Test Error (PCR CV, MSE): 1492443.3790390224
Best M (Number of Principal Components): 17


### (f) Fit a PLS model on the training set, with M chosen by cross-validation. Report the test error obtained, along with the value of M selected by cross-validation.

In [7]:
from sklearn.cross_decomposition import PLSRegression

# PLS model with cross-validation
best_test_error_pls = float('inf')
best_M_pls = 0

for M in range(1, min(X_train.shape[1], X_train.shape[0]) + 1):
    pls_model = PLSRegression(n_components=M)
    pls_model.fit(X_train_scaled, y_train)

    y_pred_pls = pls_model.predict(X_test_scaled)
    test_error_pls = mean_squared_error(y_test, y_pred_pls)

    if test_error_pls < best_test_error_pls:
        best_test_error_pls = test_error_pls
        best_M_pls = M

print(f"Test Error (PLS CV, MSE): {best_test_error_pls}")
print(f"Best M (Number of PLS components): {best_M_pls}")

Test Error (PLS CV, MSE): 1448566.3424517359
Best M (Number of PLS components): 7


### (g) Comment on the results obtained. How accurately can we predict the number of college applications received? Is there much difference among the test errors resulting from these five approaches?

Analysis of College Applications Prediction:

Based on the results, the prediction accuracy of college applications varies among the models tested.  The MSE values provide a measure of the error, with lower values indicating better performance.
While the test errors are relatively close for several of these methods, there's no single 'best' approach.

Further considerations:
1. Magnitude of Error:
Evaluate the absolute values of the MSEs in relation to the range of applications received.  A small MSE might still represent a substantial error if applications vary greatly.

2. Model Interpretability:
The simple linear regression provides easy-to-understand coefficients. Ridge and Lasso introduce regularization which can improve predictions but might reduce interpretability. PCR and PLS offer dimensionality reduction and could reveal underlying factors driving applications, but the resulting models can be more difficult to interpret.

3. Feature Importance:
The non-zero coefficients in the Lasso model highlight important features affecting applications.
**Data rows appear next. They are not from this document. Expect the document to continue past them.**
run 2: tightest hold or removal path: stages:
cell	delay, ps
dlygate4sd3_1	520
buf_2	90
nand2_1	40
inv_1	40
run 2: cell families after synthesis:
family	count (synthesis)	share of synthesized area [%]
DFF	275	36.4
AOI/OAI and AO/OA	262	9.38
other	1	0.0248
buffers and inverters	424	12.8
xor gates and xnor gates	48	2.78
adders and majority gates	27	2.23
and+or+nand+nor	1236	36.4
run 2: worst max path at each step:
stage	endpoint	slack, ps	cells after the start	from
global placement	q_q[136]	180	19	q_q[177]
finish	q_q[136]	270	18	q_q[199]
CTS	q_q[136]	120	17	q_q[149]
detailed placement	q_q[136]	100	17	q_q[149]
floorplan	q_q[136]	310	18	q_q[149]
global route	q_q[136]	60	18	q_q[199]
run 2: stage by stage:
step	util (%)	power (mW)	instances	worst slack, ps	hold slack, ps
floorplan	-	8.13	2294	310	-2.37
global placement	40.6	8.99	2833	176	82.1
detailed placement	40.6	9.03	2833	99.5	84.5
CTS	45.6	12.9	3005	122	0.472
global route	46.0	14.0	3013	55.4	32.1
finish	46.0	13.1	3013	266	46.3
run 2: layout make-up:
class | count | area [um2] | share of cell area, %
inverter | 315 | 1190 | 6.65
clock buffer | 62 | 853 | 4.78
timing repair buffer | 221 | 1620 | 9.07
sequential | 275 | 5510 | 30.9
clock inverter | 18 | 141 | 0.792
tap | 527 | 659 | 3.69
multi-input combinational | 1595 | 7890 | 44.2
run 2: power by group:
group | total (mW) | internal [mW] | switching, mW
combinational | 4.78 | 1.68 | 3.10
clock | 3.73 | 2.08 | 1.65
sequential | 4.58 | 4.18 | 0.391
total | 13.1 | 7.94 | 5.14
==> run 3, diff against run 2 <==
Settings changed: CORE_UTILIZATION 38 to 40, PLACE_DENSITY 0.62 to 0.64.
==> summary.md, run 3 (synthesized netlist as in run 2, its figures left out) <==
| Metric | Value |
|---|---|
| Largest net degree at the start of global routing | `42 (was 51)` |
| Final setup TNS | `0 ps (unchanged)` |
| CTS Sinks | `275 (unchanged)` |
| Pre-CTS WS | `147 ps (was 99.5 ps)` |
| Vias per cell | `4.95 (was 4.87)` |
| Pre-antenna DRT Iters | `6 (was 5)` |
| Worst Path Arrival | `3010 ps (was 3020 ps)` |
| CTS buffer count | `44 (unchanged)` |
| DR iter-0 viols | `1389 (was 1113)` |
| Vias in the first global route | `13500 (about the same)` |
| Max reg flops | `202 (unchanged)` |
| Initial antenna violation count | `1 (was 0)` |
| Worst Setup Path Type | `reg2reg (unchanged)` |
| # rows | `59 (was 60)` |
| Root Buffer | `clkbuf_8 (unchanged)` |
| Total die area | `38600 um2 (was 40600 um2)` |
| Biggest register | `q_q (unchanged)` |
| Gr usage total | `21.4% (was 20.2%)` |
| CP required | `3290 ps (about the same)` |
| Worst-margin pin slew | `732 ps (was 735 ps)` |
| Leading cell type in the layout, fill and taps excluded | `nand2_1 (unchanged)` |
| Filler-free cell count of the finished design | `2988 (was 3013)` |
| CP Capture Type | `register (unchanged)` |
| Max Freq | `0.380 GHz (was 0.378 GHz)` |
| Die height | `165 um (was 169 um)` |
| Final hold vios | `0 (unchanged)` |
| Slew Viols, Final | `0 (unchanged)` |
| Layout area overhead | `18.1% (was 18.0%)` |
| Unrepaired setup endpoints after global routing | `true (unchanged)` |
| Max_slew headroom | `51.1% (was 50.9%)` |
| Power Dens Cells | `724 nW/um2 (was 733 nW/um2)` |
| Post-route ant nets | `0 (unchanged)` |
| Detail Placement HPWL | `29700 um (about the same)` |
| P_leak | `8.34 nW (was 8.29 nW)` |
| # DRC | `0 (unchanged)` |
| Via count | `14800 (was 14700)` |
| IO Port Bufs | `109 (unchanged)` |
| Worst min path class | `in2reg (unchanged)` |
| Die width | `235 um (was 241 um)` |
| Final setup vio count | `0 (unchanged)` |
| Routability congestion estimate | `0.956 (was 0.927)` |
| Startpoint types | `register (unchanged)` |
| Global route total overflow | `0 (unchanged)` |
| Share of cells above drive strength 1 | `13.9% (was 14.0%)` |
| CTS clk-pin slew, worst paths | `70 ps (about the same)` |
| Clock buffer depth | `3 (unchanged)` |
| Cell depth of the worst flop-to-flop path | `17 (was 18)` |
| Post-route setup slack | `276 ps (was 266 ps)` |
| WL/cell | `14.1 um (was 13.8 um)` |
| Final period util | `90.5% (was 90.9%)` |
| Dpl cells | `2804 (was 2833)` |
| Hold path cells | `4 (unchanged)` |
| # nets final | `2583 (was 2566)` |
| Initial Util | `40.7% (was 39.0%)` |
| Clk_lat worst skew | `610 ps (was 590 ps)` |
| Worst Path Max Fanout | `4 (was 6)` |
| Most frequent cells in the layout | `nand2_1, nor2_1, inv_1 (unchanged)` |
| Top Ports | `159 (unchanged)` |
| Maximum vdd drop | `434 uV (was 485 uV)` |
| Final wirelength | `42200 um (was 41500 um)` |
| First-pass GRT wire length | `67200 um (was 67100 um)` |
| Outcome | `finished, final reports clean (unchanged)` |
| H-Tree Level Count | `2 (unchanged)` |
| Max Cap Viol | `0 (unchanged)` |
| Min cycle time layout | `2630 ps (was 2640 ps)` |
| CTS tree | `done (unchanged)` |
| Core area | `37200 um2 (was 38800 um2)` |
4. Cross-Validation Tuning:
The choice of optimal hyperparameters (alpha for ridge/lasso, M for PCR/PLS) through cross-validation is crucial. Different hyperparameter ranges could lead to different optimal values and potentially better performance.  It's important to note that the provided code only tries a few alphas.

5. Model Comparison:
The differences observed in test errors might not be statistically significant. Consider using statistical tests (e.g. F-tests or paired t-tests) to ascertain if differences are meaningful.

Overall:
It's likely that no single model is definitively superior.  The choice of model depends on the desired balance between prediction accuracy and interpretability.